La regalità a servizio della vita

L’esito referendario italico del 1946 ha celebrato la sconfitta dell’istituzione monarchica nel Belpaese, scaturendo una fin troppo acrimoniosa avversione dei più verso la regalità, ma storicamente molte corone europee si sono dimostrate fedeli custodi della verità e due in particolare negli ultimi tempi hanno dimostrato la propria dedizione nella difesa della vita, pur in forme differente: il più celebre re Baldovino del Belgio e il meno noto, ma più audace principe Luigi del Liechtenstein.
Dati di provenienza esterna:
File: src/rtl/clksrc_fsmon.sv
module clksrc_fsmon (
  input  logic clk,
  input  logic rst_n,
  input  logic restart,
  input  logic armed,
  input  logic ext_edge,
  input  logic slow_tick,
  output logic fail
);
  logic seen, win;
  logic fail_event;

  assign fail_event = armed && slow_tick && win && !seen && !ext_edge;

  always_ff @(posedge clk) begin
    if (!rst_n || restart) begin
      seen <= 1'b0;
      win  <= 1'b0;
      fail <= 1'b0;
    end else if (!armed) begin
      seen <= 1'b0;
      win  <= 1'b0;
    end else if (slow_tick) begin
      if (fail_event) fail <= 1'b1;
      win  <= 1'b1;
      seen <= 1'b0;
    end else if (ext_edge) begin
      seen <= 1'b1;
    end
  end

  p_fail_sticky_r7: assert property (@(posedge clk) disable iff (!rst_n)
    (fail && !restart) |=> fail);
  p_no_fail_unarmed_r6: assert property (@(posedge clk) disable iff (!rst_n)
    (!armed && !fail) |=> !fail);
  p_edge_blocks_fail_r8: assert property (@(posedge clk) disable iff (!rst_n)
    (seen && !fail && !restart) |=> !fail);
endmodule

File: src/rtl/clksrc_regs.sv
module clksrc_regs
  import clksrc_pkg::*;
(
  input  logic       clk,
  input  logic       rst_n,
  input  logic       we,
  input  logic [7:0] wdata,
  input  logic       ext_run,
  input  logic       fast_raw,
  input  logic       slow_raw,
  input  logic       ext_ready,
  output logic [7:0] rdata,
  output logic [2:0] freq,
  output logic       int_sel
);
  logic [2:0] freq_q;
  logic       req_q, sel_q, fast_q, slow_q;
  logic       target_ok;
  ctrl_reg_t  view;

  assign target_ok = req_q ? (code_is_slow(freq_q) ? slow_q : fast_q) : ext_ready;

  always_ff @(posedge clk) begin
    if (!rst_n) begin
      freq_q <= 3'b110;
      req_q  <= 1'b0;
      sel_q  <= 1'b0;
      fast_q <= 1'b0;
      slow_q <= 1'b0;
    end else begin
      fast_q <= fast_raw;
      slow_q <= slow_raw;
      if (we) begin
        freq_q <= wdata[6:4];
        req_q  <= wdata[0];
      end
      if ((sel_q != req_q) && target_ok) sel_q <= req_q;
    end
  end

  always_comb begin
    view.rsv     = 1'b0;
    view.freq    = freq_q;
    view.ext_run = ext_run;
    view.fast_ok = fast_q;
    view.slow_ok = slow_q;
    view.int_req = sel_q;
  end

  assign rdata   = view;
  assign freq    = freq_q;
  assign int_sel = sel_q;

  p_sel_gated_r10: assert property (@(posedge clk) disable iff (!rst_n)
    (sel_q != $past(sel_q)) |-> $past(target_ok));
endmodule

File: src/rtl/clksrc_ctrl.sv
module clksrc_ctrl
  import clksrc_pkg::*;
#(
  parameter int OST_CYCLES = 1024
) (
  input  logic       clk,
  input  logic       rst_n,
  input  logic       wake,
  input  logic [2:0] osc_mode,
  input  logic       two_speed_en,
  input  logic       failsafe_en,
  input  logic       ext_edge,
  input  logic       slow_tick,
  input  logic       fast_stable,
  input  logic       slow_stable,
  input  logic       reg_we,
  input  logic [7:0] reg_wdata,
  output logic [7:0] reg_rdata,
  output logic [2:0] ircf_out,
  output logic       clk_sel_ext,
  output logic       clk_sel_fast,
  output logic       clk_sel_slow,
  output logic       fail_flag,
  output logic       mon_armed
);
  logic crystal, hold, ost_done, ext_ready, arm_next;
  logic int_sel, fail, armed_q, ext_q;
  logic [2:0] freq;

  assign crystal   = is_crystal(osc_mode);
  assign hold      = needs_hold(osc_mode, two_speed_en, failsafe_en);
  assign ext_ready = !hold || ost_done;
  assign arm_next  = failsafe_en && (!crystal || ost_done) && !wake;

  clksrc_ost #(.OST_CYCLES(OST_CYCLES)) u_ost (
    .clk(clk), .rst_n(rst_n), .restart(wake), .ext_edge(ext_edge), .done(ost_done)
  );

  clksrc_fsmon u_mon (
    .clk(clk), .rst_n(rst_n), .restart(wake), .armed(armed_q),
    .ext_edge(ext_edge), .slow_tick(slow_tick), .fail(fail)
  );

  clksrc_regs u_regs (
    .clk(clk), .rst_n(rst_n), .we(reg_we), .wdata(reg_wdata), .ext_run(ext_q),
    .fast_raw(fast_stable), .slow_raw(slow_stable), .ext_ready(ext_ready),
    .rdata(reg_rdata), .freq(freq), .int_sel(int_sel)
  );

  always_ff @(posedge clk) begin
    if (!rst_n) begin
      armed_q <= 1'b0;
      ext_q   <= ext_run_reset(osc_mode, two_speed_en, failsafe_en);
    end else begin
      armed_q <= arm_next;
      ext_q   <= ext_ready && !int_sel && !fail;
    end
  end

  assign clk_sel_ext  = ext_q;
  assign clk_sel_fast = !ext_q && !code_is_slow(freq);
  assign clk_sel_slow = !ext_q && code_is_slow(freq);
  assign ircf_out     = freq;
  assign fail_flag    = fail;
  assign mon_armed    = armed_q;

  p_fail_forces_int_r7: assert property (@(posedge clk) disable iff (!rst_n)
    fail |=> !clk_sel_ext);
  p_arm_needs_ost_r6: assert property (@(posedge clk) disable iff (!rst_n)
    (mon_armed && crystal) |-> ost_done);
  p_ext_needs_ready_r4: assert property (@(posedge clk) disable iff (!rst_n)
    clk_sel_ext |-> $past(ext_ready));
  p_wake_disarms_r11: assert property (@(posedge clk) disable iff (!rst_n)
    wake |=> (!mon_armed && !fail_flag));
endmodule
Baldovino è rimasto nella storia per la sua ferma opposizione alla ratifica di una legge approvata nel 1990 dalle assemblee parlamentari belghe, la quale legalizzava l’aborto entro le prime dodici settimane dal concepimento; la sua coscienza di cattolico gli imponeva di non poter sottoscrivere tale scellerata disposizione, ma, al contempo, egli sentiva la propria responsabilità nel non ingenerare un conflitto istituzionale che avrebbe paralizzato la nazione, così come riportato dal carteggio con il primo ministro di allora: «Ritengo che firmando questo progetto di legge e dimostrando nella mia qualità di terzo ramo del potere legislativo il mio accordo con questo progetto, assumerei inevitabilmente una certa corresponsabilità. E questo non posso farlo, per i motivi sopra esposti. So che agendo così non scelgo una strada facile e che rischio di non essere capito da un buon numero di concittadini. Ma è la sola via che in coscienza posso percorrere. […] Capisco peraltro molto bene che non sarebbe accettabile che, a causa della mia decisione, venisse bloccato il funzionamento delle nostre istituzioni democratiche. Per questo invito il Governo e il Parlamento a trovare una soluzione giuridica che concili il diritto del Re a non essere obbligato ad agire contro coscienza con la necessità del buon funzionamento della democrazia parlamentare.». Il Parlamento, di fronte allo stallo cagionato da tale opposizione, escogita un impiego estensivo dell’articolo 82 della Costituzione, il quale afferma che il governo può subentrare al sovrano «se il re si trova nell’impossibilità di assolvere alle sue funzioni di Capo dello Stato» e fino ad allora era stato interpretato con riferimento esclusivo ai casi di malattia grave e limitazione della libertà personale: il monarca viene esautorato fino alla ratifica della legge, dopodiché gli viene restituito il potere regale; alquanto significativa è la scelta di coscienza di re Baldovino che non ha voluto apporre il proprio nome su tale legge abominevole, nonostante si possa legittimamente obiettare che egli avrebbe potuto porre in essere una più tenace reazione alla sua esautorazione, disinteressandosi della “necessità del buon funzionamento della democrazia parlamentare”.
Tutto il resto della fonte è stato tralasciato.